The sensation of pushing through a fog thick as cotton and the dizziness of her stomach dropping to her knees preceded her return to the dreamscape. Finally the fog cleared, parting in a rolling curtain. The black dog greeted her, jumping to press dexterous front paws into her thighs. Its glowing yellow gaze held hers for a moment; then the dog bounded away. The fog closed in behind the retreating tail.

Brilliant. On her own and back among nightmares.

Chapter Five

Keoni waited, gliding through the dreamscape on bare feet in the same manner he skimmed water on his board in the Waking World. Ciaran didn’t return. Either she’d woken up, or that sweet little body of hers concealed even more surprises than he knew and she could hide herself within the fabric of the Dreaming. He’d never encountered someone of her unique makeup before. Of course, if she could hide herself, she never would have been caught by the bane. Things weren’t adding up.

Calling on his power of imagining, he reshaped the dreamscape around him into his version of Hanalei Bay. The half-moon-shaped beach on the North Shore of Kauai was a boss spot to surf—especially in winter. Dreamscape fog churned, billowing upward and out, manifesting white sand and a rise of the sheer rocky cliff above it. Keoni’s mind began to clear. He needed to ride Hanalei’s waters. He needed to think.

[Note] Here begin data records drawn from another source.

**src/rtl/icosoc_mod_ad1_sampler.sv**
```systemverilog
// icosoc_mod_ad1_sampler: timed dual-channel PmodAD1 (AD7476A) sampler with a sample FIFO on the ctrl bus
module icosoc_mod_ad1_sampler #(
  parameter int CLOCK_FREQ_HZ = 0,
  parameter int FIFO_DEPTH = 16
) (
  input  logic        clk,
  input  logic        resetn,
  input  logic        ctrl_wr,
  input  logic        ctrl_rd,
  input  logic [7:0]  ctrl_addr,
  input  logic [31:0] ctrl_wdat,
  output logic [31:0] ctrl_rdat,
  output logic        ctrl_done,
  output logic        adc_cs,
  output logic        adc_sclk,
  input  logic        adc_d0,
  input  logic        adc_d1,
  output logic        irq
);
  localparam int AW = $clog2(FIFO_DEPTH);
  typedef enum logic [1:0] {IDLE, SETUP, SHIFT, QUIET} state_t;
  state_t state;
  logic [7:0] prescale, div;
  logic [23:0] period, cnt;
  logic enable, irq_en, overflow, overrun, ph;
  logic [3:0] bitcnt;
  logic [15:0] sh0, sh1;
  logic [31:0] mem [FIFO_DEPTH];
  logic [AW:0] wp, rp, level;
  logic accept, wr, rd, ctrl_wr_en, oneshot, clear, fire, trig, div_end;
  logic push_req, pop, do_push, empty, full, busy;
  logic [31:0] status, rd_val;
  always_comb begin
    accept = (ctrl_wr | ctrl_rd) & ~ctrl_done;
    wr = accept & ctrl_wr;
    rd = accept & ctrl_rd;
    ctrl_wr_en = wr && ctrl_addr == 8'h08;
    oneshot = ctrl_wr_en & ctrl_wdat[1];
    clear = ctrl_wr_en & ctrl_wdat[2];
    fire = enable && cnt == period;
    trig = fire | oneshot;
    busy = state != IDLE;
    div_end = div == prescale;
    level = wp - rp;
    empty = level == '0;
    full = level[AW];
    push_req = state == SHIFT && ph && bitcnt == 4'd15 && div_end;
    pop = rd && ctrl_addr == 8'h10 && !empty;
    // a full FIFO still accepts a push when the same cycle pops an entry
    do_push = push_req && !clear && (!full || pop);
    status = {20'b0, overrun, overflow, full, empty, 1'b0, 7'(level)};
    rd_val = ctrl_addr == 8'h00 ? {24'b0, prescale} :
             ctrl_addr == 8'h04 ? {8'b0, period} :
             ctrl_addr == 8'h08 ? {27'b0, busy, irq_en, 2'b0, enable} :
             ctrl_addr == 8'h0C ? status :
             ctrl_addr == 8'h10 ? (empty ? 32'b0 : mem[rp[AW-1:0]]) : 32'b0;
    irq = irq_en & ~empty;
  end
  always_ff @(posedge clk)
    if (do_push) mem[wp[AW-1:0]] <= {4'b0, sh1[11:0], 4'b0, sh0[11:0]};
  always_ff @(posedge clk) begin
    if (!resetn) begin
      ctrl_done <= 1'b0;
      ctrl_rdat <= '0;
      prescale <= '0;
      period <= '0;
      enable <= 1'b0;
      irq_en <= 1'b0;
      overflow <= 1'b0;
      overrun <= 1'b0;
      cnt <= '0;
      wp <= '0;
      rp <= '0;
      state <= IDLE;
      div <= '0;
      ph <= 1'b0;
      bitcnt <= '0;
      sh0 <= '0;
      sh1 <= '0;
      adc_cs <= 1'b1;
      adc_sclk <= 1'b1;
    end else begin
      ctrl_done <= accept;
      ctrl_rdat <= rd ? rd_val : 32'b0;
      if (wr && ctrl_addr == 8'h00) prescale <= ctrl_wdat[7:0];
      if (wr && ctrl_addr == 8'h04) period <= ctrl_wdat[23:0];
      if (ctrl_wr_en) begin
        enable <= ctrl_wdat[0];
        irq_en <= ctrl_wdat[3];
      end
      if (ctrl_wr_en && ctrl_wdat[0] && !enable) cnt <= '0;
      else if (enable) cnt <= fire ? 24'd0 : cnt + 24'd1;
      overflow <= (overflow & ~(wr && ctrl_addr == 8'h0C && ctrl_wdat[10])) |
                  (push_req && !clear && full && !pop);
      overrun <= (overrun & ~(wr && ctrl_addr == 8'h0C && ctrl_wdat[11])) | (trig && busy);
      if (clear) begin
        wp <= '0;
        rp <= '0;
      end else begin
        if (do_push) wp <= wp + (AW+1)'(1);
        if (pop) rp <= rp + (AW+1)'(1);
      end
      // every phase of the frame lasts prescale+1 cycles
      if (state == IDLE) begin
        div <= '0;
        if (trig) begin
          state <= SETUP;
          adc_cs <= 1'b0;
        end
      end else begin
        div <= div_end ? 8'd0 : div + 8'd1;
        if (div_end)
          case (state)
            SETUP: begin
              state <= SHIFT;
              adc_sclk <= 1'b0;
              ph <= 1'b0;
              bitcnt <= '0;
            end
            SHIFT:
              if (!ph) begin
                adc_sclk <= 1'b1;
                ph <= 1'b1;
                sh0 <= {sh0[14:0], adc_d0};
                sh1 <= {sh1[14:0], adc_d1};
              end else if (bitcnt == 4'd15) begin
                state <= QUIET;
                adc_cs <= 1'b1;
              end else begin
                adc_sclk <= 1'b0;
                ph <= 1'b0;
                bitcnt <= bitcnt + 4'd1;
              end
            default: state <= IDLE;
          endcase
      end
    end
  end
endmodule

```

Newly formed waves rose to accommodate him. He nodded in anticipation, the curve of his lower lip revealing his excitement as he pushed off to meet the challenge of the surf he’d created. Now he could think.

No doubt Ciaran had begun to take on Somnian powers. This was clear from her availability as a mate, but also in her ability to call out to him and his brahs. Somnians picked up on the distress of dreamers; dreamers did not call out to them. The Waking World had no idea the Dream Guardian Guild existed. Ciaran could call on them because she’d become one of them without a doubt—a newbie, but definitely one of their own.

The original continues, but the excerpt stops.